La ratera complicidad entre Gran Bretaña y Estados Unidos es casi tan antigua como la pérdida del imperio británico. Tras el disgusto inicial de tener que renunciar a sus colonias (exigencia que, por obvias razones rapaces, los norteamericanos impusieron a todos los contendientes en la segunda guerra mundial) el Foreign Office y la Secretaría de Estado encontraron rápidamente que los inescrupulosos WASP de uno y otro lado del Atlántico tenían demasiados intereses comunes como para distanciarse. Por ejemplo, el petróleo.
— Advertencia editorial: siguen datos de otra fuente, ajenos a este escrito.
## config.mk

```make
export PLATFORM = sky130hd
export DESIGN_NAME = flit_serializer_3_flat
export DESIGN_NICKNAME = d
export VERILOG_FILES = /design/src/rtl/noc_flit_pkg.sv /design/src/rtl/flit_serializer_3_if.sv /design/src/rtl/credit_counter.sv /design/src/rtl/flit_serializer_3.sv /design/src/flat_wrapper.sv
export SDC_FILE = /design/constraint.sdc
export NUM_CORES = 1
export LEC_CHECK = 0
export CORE_MARGIN = 10
export CORE_UTILIZATION = 55
export DETAILED_ROUTE_END_ITERATION = 10
export DONT_BUFFER_PORTS = 1
export MAX_ROUTING_LAYER = met4
export PLACE_DENSITY_LB_ADDON = 0.1
export SLEW_MARGIN = 15
export SYNTH_ARGS = -nofsm -noshare
export SYNTH_HDL_FRONTEND = slang
export SYNTH_SLANG_ARGS = --single-unit
export TNS_END_PERCENT = 100
```

## constraint.sdc

```tcl
create_clock -name clk -period 2.85 [get_ports clk]
set_input_delay 0.57 -clock clk [delete_from_list [all_inputs] [get_ports clk]]
set_output_delay 0.57 -clock clk [all_outputs]
set_load 0.03 [all_outputs]
```
==> src/rtl/nn_load_ctrl_if.sv <==
// Stream and memory-bus bundle for nn_load_ctrl.
//   Stream : in_valid, in_data (producer -> controller), in_ready (controller -> producer)
//   Weight : w_addr, w_data, w_sel, w_rw (controller -> weight mem_sys)
//   Input  : x_addr, x_data, x_sel, x_rw (controller -> input mem_sys)
// master = controller side, slave = stream producer / memory side.
interface nn_load_ctrl_if #(
  parameter int W_ADDR_LEN = 20,
  parameter int X_ADDR_LEN = 10,
  parameter int W_SEL_LEN  = 2,
  parameter int X_SEL_LEN  = 2
);
  logic                  in_valid;
  logic                  in_data;
  logic                  in_ready;
  logic [W_ADDR_LEN-1:0] w_addr;
  logic                  w_data;
  logic [W_SEL_LEN-1:0]  w_sel;
  logic [1:0]            w_rw;
  logic [X_ADDR_LEN-1:0] x_addr;
  logic                  x_data;
  logic [X_SEL_LEN-1:0]  x_sel;
  logic [1:0]            x_rw;

  modport master (
    input  in_valid, in_data,
    output in_ready,
    output w_addr, w_data, w_sel, w_rw,
    output x_addr, x_data, x_sel, x_rw
  );

  modport slave (
    output in_valid, in_data,
    input  in_ready,
    input  w_addr, w_data, w_sel, w_rw,
    input  x_addr, x_data, x_sel, x_rw
  );
endinterface

==> src/rtl/nn_load_ctrl.sv <==
// Load/compute sequencer for the binarized NN datapath.
// Takes a 1-bit valid/ready stream, writes w_len bits into each of N_WBANK
// weight banks, then x_len bits into input bank 0, then pulses start_compute
// and waits for compute_done before returning to idle.
// Ports:
//   clk, rst       : clock, synchronous active-high reset
//   load_start     : run request, honoured only when idle
//   w_len, x_len   : bits per weight bank / input bank, sampled on accept
//   bus            : stream handshake plus weight and input write buses
//   start_compute  : one-cycle pulse to compute_module
//   compute_done   : completion from compute_module (level or pulse)
//   busy           : high whenever not idle
//   done           : one-cycle pulse at end of run
//   err            : one-cycle pulse when load_start has a zero length
module nn_load_ctrl #(
  parameter int W_ADDR_LEN = 20,
  parameter int X_ADDR_LEN = 10,
  parameter int W_SEL_LEN  = 2,
  parameter int X_SEL_LEN  = 2,
  parameter int N_WBANK    = 4
) (
  input  logic                  clk,
  input  logic                  rst,
  input  logic                  load_start,
  input  logic [W_ADDR_LEN-1:0] w_len,
  input  logic [X_ADDR_LEN-1:0] x_len,
  nn_load_ctrl_if.master        bus,
  output logic                  start_compute,
  input  logic                  compute_done,
  output logic                  busy,
  output logic                  done,
  output logic                  err
);

  typedef enum logic [2:0] {
    IDLE,
    LOAD_W,
    LOAD_X,
    START,
    WAIT_DONE
  } state_t;

  localparam logic [W_SEL_LEN-1:0] LAST_BANK = W_SEL_LEN'(N_WBANK - 1);

  state_t                state;
  logic [W_ADDR_LEN-1:0] cnt;
  logic [W_SEL_LEN-1:0]  bank;
  // Terminal counts are latched as length-1 so the beat compare is a plain equality.
  logic [W_ADDR_LEN-1:0] w_last;
  logic [X_ADDR_LEN-1:0] x_last;
  logic                  beat;

  assign bus.in_ready = (state == LOAD_W) || (state == LOAD_X);
  assign beat         = bus.in_valid & bus.in_ready;

  always_ff @(posedge clk) begin
    if (rst) begin
      state         <= IDLE;
      cnt           <= '0;
      bank          <= '0;
      w_last        <= '0;
      x_last        <= '0;
      bus.w_addr    <= '0;
      bus.w_data    <= 1'b0;
      bus.w_sel     <= '0;
      bus.w_rw      <= 2'b00;
      bus.x_addr    <= '0;
      bus.x_data    <= 1'b0;
      bus.x_sel     <= '0;
      bus.x_rw      <= 2'b00;
      start_compute <= 1'b0;
      busy          <= 1'b0;
      done          <= 1'b0;
      err           <= 1'b0;
    end else begin
      // Strobes and pulses default low; address/select/data hold between beats.
      bus.w_rw      <= 2'b00;
      bus.x_rw      <= 2'b00;
      start_compute <= 1'b0;
      done          <= 1'b0;
      err           <= 1'b0;

      unique case (state)
        IDLE: begin
          if (load_start) begin
            if ((w_len == '0) || (x_len == '0)) begin
              err <= 1'b1;
            end else begin
              w_last <= w_len - W_ADDR_LEN'(1);
              x_last <= x_len - X_ADDR_LEN'(1);
              cnt    <= '0;
              bank   <= '0;
              busy   <= 1'b1;
              state  <= LOAD_W;
            end
          end
        end

        LOAD_W: begin
          if (beat) begin
            bus.w_addr <= cnt;
            bus.w_data <= bus.in_data;
            bus.w_sel  <= bank;
            bus.w_rw   <= 2'b01;
            if (cnt == w_last) begin
              cnt <= '0;
              if (bank == LAST_BANK) begin
                bank  <= '0;
                state <= LOAD_X;
              end else begin
                bank <= bank + W_SEL_LEN'(1);
              end
            end else begin
              cnt <= cnt + W_ADDR_LEN'(1);
            end
          end
        end

        LOAD_X: begin
          if (beat) begin
            bus.x_addr <= cnt[X_ADDR_LEN-1:0];
            bus.x_data <= bus.in_data;
            bus.x_sel  <= '0;
            bus.x_rw   <= 2'b01;
            if (cnt[X_ADDR_LEN-1:0] == x_last) begin
              // start_compute is raised on the same edge as the last x strobe,
              // so the START state is exactly the pulse cycle.
              cnt           <= '0;
              start_compute <= 1'b1;
              state         <= START;
            end else begin
              cnt <= cnt + W_ADDR_LEN'(1);
            end
          end
        end

        START: begin
          state <= WAIT_DONE;
        end

        WAIT_DONE: begin
          if (compute_done) begin
            done  <= 1'b1;
            busy  <= 1'b0;
            state <= IDLE;
          end
        end

        default: begin
          busy  <= 1'b0;
          state <= IDLE;
        end
      endcase
    end
  end

endmodule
El oro negro estuvo en el origen de su primera canallada en común, la de derribar al presidente democrático de Irán, Mossadeq, por permitirse nacionalizarlo, y poner en su lugar a un tirano de opereta (Mohamed Reza Pahlevi, alias el Shah), con pujos de emperador persa, cuyo derrocamiento popular condujo, años más tarde, al nacimiento de la república fundamentalista presidida por el retrógrado Jomeini. De ahí se pasó a alentar y armar hasta los dientes al ambicioso Sadam para lograr, por vía indirecta, derrotar militarmente al nuevo régimen iraní. Sadam, tras su fracaso bélico, reclamó Kuwait, tema sobre el que la entonces embajadora norteamericana en Bagdad, April Glaspie, respondió sibilinamente que Estados Unidos no tenía opinión (y sí la tenía, como se vio) y... de aquellos polvos vienen estos pantanosos e infectos lodos.
Intentar vestir esta tragedia con la coartada de que se pretende reponer la democracia en Irak y neutralizar la amenaza que las inexistentes armas de destrucción masiva suponen para la paz mundial sólo subraya el cinismo de quienes sustentan tal argumentación.
Pero más allá de todo eso, para nuestra desgracia, lo que evidencia tal actitud es el desprecio que ciertos dirigentes presuntamente democráticos sienten por la verdad y por la ciudadanía que les puso donde están. Lamentablemente, las estructuras de toda democracia formal están concebidas para que estos pecados de lesa humanidad y de lesa democracia queden eternamente impunes.